_PROBLEM:_ Draw out every line with the word "constraint" from the listing below.

_ _ _ _ _

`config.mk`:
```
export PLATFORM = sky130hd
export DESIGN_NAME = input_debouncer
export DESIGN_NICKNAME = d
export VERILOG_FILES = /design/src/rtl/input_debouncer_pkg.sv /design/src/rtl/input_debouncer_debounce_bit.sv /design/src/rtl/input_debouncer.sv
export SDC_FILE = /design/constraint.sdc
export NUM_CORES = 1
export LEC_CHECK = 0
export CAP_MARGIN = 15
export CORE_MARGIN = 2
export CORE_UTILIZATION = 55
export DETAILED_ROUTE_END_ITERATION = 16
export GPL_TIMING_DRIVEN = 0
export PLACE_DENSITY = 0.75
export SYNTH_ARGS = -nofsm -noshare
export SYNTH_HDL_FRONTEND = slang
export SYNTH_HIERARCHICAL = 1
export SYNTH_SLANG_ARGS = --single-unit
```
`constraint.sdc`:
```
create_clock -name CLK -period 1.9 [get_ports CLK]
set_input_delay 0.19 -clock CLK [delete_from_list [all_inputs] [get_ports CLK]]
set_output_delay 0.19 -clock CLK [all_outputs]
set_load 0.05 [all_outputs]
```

_ _ _ _ _

_ANSWER TO THE EXERCISE:_
export SDC_FILE = /design/constraint.sdc
`constraint.sdc`:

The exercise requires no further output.